[Collected data entries]
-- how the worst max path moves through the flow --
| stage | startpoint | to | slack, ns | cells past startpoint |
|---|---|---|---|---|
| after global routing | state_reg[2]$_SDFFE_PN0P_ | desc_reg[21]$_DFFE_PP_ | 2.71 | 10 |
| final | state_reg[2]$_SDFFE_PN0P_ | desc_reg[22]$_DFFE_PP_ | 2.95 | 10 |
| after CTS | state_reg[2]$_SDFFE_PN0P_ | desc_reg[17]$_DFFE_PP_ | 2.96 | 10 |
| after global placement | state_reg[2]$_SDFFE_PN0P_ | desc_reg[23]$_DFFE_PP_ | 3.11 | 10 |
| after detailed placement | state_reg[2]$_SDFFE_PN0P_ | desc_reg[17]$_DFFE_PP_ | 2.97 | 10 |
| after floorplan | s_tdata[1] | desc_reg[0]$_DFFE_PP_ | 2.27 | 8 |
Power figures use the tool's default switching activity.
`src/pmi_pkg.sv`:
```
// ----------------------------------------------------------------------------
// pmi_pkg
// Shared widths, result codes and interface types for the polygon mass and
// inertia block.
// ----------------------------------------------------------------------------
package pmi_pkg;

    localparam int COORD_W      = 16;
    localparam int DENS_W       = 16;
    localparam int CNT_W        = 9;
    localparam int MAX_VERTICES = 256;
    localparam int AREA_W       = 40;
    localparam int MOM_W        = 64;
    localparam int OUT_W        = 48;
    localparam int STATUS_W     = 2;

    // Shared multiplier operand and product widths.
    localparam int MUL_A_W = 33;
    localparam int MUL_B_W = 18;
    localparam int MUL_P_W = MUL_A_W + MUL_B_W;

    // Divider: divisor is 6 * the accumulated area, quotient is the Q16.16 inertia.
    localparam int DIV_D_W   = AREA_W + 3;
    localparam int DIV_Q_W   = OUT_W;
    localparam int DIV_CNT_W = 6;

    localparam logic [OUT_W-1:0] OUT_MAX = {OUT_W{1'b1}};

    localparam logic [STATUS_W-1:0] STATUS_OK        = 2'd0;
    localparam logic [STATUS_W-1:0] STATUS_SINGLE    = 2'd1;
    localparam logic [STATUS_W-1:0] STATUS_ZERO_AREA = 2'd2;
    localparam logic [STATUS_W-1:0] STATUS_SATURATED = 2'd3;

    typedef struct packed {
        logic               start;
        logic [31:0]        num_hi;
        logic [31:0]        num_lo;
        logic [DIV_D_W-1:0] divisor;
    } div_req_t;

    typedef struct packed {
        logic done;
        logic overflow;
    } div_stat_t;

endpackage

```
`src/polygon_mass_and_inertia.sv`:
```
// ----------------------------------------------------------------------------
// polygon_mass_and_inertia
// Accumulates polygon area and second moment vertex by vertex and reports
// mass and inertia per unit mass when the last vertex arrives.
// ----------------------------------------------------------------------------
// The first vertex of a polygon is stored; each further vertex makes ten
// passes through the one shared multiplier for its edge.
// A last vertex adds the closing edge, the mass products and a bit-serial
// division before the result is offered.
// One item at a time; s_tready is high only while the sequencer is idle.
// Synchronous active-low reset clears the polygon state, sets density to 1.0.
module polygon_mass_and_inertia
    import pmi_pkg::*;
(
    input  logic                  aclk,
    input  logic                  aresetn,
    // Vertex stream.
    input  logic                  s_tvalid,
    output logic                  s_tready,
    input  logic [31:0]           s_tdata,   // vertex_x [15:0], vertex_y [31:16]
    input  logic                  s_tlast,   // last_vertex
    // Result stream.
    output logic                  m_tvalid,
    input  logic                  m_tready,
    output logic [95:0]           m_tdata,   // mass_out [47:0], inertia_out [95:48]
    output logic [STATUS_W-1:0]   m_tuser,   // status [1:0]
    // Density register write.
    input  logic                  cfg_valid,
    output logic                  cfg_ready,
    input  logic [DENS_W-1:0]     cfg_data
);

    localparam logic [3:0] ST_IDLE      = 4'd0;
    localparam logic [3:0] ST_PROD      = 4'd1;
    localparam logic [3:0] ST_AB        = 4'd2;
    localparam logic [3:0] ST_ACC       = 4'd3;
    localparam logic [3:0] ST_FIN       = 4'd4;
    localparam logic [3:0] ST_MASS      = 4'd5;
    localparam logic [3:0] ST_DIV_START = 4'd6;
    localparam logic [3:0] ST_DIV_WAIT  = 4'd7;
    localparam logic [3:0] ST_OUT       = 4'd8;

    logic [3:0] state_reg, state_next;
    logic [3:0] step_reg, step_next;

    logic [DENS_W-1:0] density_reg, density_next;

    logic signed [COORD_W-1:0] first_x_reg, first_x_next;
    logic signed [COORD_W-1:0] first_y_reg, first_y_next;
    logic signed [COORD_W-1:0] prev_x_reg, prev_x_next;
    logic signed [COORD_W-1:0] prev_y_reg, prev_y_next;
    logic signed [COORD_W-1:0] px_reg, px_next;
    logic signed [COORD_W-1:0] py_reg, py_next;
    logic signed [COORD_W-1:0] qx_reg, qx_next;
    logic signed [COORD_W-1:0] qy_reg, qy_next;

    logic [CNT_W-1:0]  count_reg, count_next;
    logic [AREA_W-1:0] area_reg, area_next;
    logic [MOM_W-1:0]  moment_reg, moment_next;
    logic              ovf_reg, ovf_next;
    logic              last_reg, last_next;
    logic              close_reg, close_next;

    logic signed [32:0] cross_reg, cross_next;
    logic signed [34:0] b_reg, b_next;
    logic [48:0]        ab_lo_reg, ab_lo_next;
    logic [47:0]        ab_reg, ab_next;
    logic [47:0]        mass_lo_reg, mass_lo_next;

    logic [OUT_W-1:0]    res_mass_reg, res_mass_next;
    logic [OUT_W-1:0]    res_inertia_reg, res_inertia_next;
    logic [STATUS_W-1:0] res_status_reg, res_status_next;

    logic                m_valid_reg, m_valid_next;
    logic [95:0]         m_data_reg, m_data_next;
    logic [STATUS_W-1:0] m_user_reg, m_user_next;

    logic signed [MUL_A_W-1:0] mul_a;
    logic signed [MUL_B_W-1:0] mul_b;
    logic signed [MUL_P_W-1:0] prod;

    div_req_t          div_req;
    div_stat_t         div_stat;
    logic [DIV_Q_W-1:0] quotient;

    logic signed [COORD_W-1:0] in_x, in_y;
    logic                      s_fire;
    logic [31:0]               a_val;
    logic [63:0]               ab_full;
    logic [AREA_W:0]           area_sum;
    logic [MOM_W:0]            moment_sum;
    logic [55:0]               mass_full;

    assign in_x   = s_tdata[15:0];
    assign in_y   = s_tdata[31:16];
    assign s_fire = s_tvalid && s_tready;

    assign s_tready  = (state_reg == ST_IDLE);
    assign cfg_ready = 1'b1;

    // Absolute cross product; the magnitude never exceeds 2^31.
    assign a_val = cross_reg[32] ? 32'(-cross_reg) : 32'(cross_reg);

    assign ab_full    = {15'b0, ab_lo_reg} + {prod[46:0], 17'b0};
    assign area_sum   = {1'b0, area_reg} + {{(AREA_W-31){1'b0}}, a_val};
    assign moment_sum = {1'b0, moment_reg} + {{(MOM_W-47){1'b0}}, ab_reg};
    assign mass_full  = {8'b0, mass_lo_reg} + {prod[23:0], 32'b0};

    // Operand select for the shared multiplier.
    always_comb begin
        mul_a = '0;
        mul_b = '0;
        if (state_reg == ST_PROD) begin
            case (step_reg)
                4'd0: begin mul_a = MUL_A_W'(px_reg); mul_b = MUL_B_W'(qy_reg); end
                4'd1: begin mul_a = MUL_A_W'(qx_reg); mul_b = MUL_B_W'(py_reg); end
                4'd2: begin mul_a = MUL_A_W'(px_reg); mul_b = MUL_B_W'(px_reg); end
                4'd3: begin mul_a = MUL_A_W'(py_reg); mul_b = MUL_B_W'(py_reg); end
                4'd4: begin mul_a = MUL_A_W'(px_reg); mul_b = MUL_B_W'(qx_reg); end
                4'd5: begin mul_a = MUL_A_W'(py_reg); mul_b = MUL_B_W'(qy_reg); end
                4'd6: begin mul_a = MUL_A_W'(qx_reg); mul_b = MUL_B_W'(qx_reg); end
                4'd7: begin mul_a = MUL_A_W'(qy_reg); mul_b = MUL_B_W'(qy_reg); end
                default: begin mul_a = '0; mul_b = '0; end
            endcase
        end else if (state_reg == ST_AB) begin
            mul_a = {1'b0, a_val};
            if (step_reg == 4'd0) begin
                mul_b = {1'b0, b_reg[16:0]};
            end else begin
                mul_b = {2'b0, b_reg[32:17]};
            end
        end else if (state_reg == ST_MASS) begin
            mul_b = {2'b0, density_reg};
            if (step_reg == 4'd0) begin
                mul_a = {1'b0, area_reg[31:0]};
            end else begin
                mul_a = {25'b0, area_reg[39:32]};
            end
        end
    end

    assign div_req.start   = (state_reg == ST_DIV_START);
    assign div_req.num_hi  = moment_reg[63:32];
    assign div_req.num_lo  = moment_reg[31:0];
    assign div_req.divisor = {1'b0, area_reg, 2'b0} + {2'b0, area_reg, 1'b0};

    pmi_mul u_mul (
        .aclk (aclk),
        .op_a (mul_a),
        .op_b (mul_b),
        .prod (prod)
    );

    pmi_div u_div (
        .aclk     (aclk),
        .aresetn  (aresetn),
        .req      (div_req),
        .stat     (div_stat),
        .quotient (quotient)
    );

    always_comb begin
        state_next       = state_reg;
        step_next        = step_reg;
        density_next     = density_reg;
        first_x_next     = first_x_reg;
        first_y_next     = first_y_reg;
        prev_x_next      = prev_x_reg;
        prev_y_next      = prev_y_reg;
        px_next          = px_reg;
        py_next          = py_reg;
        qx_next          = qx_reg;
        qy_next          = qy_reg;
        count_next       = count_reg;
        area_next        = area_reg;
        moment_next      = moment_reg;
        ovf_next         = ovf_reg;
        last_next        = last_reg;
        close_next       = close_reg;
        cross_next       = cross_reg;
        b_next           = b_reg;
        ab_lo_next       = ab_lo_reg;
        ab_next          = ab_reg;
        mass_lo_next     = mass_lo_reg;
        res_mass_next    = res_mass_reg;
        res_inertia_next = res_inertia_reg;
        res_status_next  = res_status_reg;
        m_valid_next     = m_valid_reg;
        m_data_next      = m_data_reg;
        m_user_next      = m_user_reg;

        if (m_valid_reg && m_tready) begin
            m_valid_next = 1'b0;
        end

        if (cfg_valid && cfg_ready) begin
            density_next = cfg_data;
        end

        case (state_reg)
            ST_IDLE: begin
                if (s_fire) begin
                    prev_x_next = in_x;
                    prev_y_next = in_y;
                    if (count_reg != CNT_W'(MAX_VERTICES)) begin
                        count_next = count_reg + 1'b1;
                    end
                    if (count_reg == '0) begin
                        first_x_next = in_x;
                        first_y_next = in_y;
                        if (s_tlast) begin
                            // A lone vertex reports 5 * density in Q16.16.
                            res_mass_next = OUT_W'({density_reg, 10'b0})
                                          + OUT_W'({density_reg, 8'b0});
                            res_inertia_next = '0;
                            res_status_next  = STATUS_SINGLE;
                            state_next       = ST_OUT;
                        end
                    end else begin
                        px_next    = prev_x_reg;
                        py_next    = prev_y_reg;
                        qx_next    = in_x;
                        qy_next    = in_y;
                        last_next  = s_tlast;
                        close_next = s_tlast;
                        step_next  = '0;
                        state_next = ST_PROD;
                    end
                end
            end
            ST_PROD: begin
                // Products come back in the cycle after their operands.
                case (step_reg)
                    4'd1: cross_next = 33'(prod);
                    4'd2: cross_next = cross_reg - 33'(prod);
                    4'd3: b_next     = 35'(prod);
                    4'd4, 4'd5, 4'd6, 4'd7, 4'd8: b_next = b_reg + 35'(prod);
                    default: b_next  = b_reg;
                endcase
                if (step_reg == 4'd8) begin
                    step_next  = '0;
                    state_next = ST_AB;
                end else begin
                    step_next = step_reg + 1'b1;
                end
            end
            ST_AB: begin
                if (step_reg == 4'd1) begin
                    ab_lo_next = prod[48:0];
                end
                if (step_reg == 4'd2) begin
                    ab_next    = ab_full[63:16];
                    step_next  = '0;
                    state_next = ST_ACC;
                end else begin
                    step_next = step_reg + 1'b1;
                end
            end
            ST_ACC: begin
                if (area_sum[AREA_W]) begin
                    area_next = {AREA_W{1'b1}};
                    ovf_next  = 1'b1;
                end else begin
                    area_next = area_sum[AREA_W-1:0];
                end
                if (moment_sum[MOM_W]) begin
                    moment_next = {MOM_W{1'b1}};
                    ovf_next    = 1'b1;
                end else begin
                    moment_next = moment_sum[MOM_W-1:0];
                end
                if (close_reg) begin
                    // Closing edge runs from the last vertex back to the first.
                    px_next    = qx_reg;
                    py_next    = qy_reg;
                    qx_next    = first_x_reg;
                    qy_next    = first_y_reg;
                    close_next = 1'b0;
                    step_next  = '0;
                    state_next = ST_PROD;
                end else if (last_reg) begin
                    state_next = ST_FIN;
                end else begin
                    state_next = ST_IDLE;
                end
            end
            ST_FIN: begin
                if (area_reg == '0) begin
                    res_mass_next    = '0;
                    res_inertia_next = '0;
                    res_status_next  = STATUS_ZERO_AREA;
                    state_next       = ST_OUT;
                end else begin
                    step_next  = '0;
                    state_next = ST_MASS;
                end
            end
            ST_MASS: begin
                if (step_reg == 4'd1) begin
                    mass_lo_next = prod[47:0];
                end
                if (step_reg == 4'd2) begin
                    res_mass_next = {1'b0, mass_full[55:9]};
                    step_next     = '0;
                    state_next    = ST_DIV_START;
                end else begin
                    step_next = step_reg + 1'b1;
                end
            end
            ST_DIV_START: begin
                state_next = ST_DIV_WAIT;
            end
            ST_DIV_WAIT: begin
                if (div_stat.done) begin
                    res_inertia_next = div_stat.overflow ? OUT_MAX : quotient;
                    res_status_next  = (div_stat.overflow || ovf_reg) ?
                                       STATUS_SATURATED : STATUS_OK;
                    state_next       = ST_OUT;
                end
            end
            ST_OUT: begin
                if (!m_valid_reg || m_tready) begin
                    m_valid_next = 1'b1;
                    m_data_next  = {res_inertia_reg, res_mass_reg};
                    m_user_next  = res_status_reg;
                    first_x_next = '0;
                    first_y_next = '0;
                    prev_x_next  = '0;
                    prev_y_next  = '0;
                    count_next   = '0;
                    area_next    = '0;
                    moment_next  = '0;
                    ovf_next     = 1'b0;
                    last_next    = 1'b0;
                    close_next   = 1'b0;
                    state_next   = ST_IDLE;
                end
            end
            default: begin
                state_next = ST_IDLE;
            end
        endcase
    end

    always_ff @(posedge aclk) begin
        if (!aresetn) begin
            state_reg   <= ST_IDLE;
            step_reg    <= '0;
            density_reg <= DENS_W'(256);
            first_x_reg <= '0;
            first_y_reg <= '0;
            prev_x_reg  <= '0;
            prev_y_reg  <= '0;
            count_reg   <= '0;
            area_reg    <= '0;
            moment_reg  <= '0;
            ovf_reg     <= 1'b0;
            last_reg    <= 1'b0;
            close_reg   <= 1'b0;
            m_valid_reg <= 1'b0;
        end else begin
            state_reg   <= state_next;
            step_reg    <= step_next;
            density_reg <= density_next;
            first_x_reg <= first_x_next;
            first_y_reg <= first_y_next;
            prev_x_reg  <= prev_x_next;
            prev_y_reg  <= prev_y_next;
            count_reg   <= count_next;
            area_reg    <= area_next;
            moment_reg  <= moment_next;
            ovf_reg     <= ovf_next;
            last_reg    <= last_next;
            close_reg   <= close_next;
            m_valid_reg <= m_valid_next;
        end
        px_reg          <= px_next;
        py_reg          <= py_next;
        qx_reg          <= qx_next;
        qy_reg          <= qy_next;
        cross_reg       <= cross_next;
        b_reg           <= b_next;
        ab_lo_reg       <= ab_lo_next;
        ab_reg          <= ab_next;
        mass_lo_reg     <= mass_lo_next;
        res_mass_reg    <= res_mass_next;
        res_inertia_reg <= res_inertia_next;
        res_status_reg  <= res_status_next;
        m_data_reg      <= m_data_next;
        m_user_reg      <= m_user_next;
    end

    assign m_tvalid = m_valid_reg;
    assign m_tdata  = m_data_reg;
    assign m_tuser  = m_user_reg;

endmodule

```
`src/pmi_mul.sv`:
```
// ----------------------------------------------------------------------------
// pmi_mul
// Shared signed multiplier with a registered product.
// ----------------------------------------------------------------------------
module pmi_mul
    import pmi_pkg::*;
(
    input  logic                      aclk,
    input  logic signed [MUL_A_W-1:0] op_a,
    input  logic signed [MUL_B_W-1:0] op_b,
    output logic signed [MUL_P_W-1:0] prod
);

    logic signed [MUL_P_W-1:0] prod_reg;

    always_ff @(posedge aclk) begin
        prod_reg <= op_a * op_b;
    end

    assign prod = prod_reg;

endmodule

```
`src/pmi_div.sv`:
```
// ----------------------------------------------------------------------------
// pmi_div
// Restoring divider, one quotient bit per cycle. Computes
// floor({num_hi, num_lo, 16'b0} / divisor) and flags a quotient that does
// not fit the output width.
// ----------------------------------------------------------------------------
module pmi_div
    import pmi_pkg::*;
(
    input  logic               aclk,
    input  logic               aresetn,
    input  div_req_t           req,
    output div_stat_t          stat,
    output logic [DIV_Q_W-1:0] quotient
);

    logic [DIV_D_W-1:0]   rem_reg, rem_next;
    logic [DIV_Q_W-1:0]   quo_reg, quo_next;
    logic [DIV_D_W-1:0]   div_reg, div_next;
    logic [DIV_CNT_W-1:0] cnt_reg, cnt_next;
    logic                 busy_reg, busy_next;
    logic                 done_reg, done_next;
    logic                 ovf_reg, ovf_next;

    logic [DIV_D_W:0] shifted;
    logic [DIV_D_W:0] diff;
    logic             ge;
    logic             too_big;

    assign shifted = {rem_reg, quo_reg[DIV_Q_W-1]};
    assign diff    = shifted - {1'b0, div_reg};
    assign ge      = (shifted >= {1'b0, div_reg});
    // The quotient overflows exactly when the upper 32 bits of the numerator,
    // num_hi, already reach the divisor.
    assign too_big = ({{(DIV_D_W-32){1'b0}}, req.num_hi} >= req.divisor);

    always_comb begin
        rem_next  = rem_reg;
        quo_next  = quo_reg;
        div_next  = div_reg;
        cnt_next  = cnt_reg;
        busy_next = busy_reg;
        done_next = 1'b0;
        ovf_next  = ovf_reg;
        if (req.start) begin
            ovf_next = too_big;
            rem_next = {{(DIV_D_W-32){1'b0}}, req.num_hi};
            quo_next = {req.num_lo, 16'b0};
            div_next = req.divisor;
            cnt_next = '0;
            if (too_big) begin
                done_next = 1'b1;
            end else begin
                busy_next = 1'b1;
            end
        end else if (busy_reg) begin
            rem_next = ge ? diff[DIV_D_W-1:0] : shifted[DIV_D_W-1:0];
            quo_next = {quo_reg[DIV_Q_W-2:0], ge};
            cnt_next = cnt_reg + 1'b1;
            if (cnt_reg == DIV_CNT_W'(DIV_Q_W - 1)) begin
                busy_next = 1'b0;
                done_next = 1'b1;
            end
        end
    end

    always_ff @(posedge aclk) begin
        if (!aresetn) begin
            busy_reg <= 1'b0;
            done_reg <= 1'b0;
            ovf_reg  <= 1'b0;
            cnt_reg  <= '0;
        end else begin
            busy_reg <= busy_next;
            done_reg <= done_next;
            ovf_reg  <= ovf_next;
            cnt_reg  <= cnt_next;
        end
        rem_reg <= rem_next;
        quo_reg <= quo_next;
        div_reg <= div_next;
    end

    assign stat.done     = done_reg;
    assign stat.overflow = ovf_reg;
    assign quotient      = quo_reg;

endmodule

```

» **What to produce**:
Copy out each line of the records above that includes "cycle".

» **Written reply**:
                // Products come back in the cycle after their operands.
// Restoring divider, one quotient bit per cycle. Computes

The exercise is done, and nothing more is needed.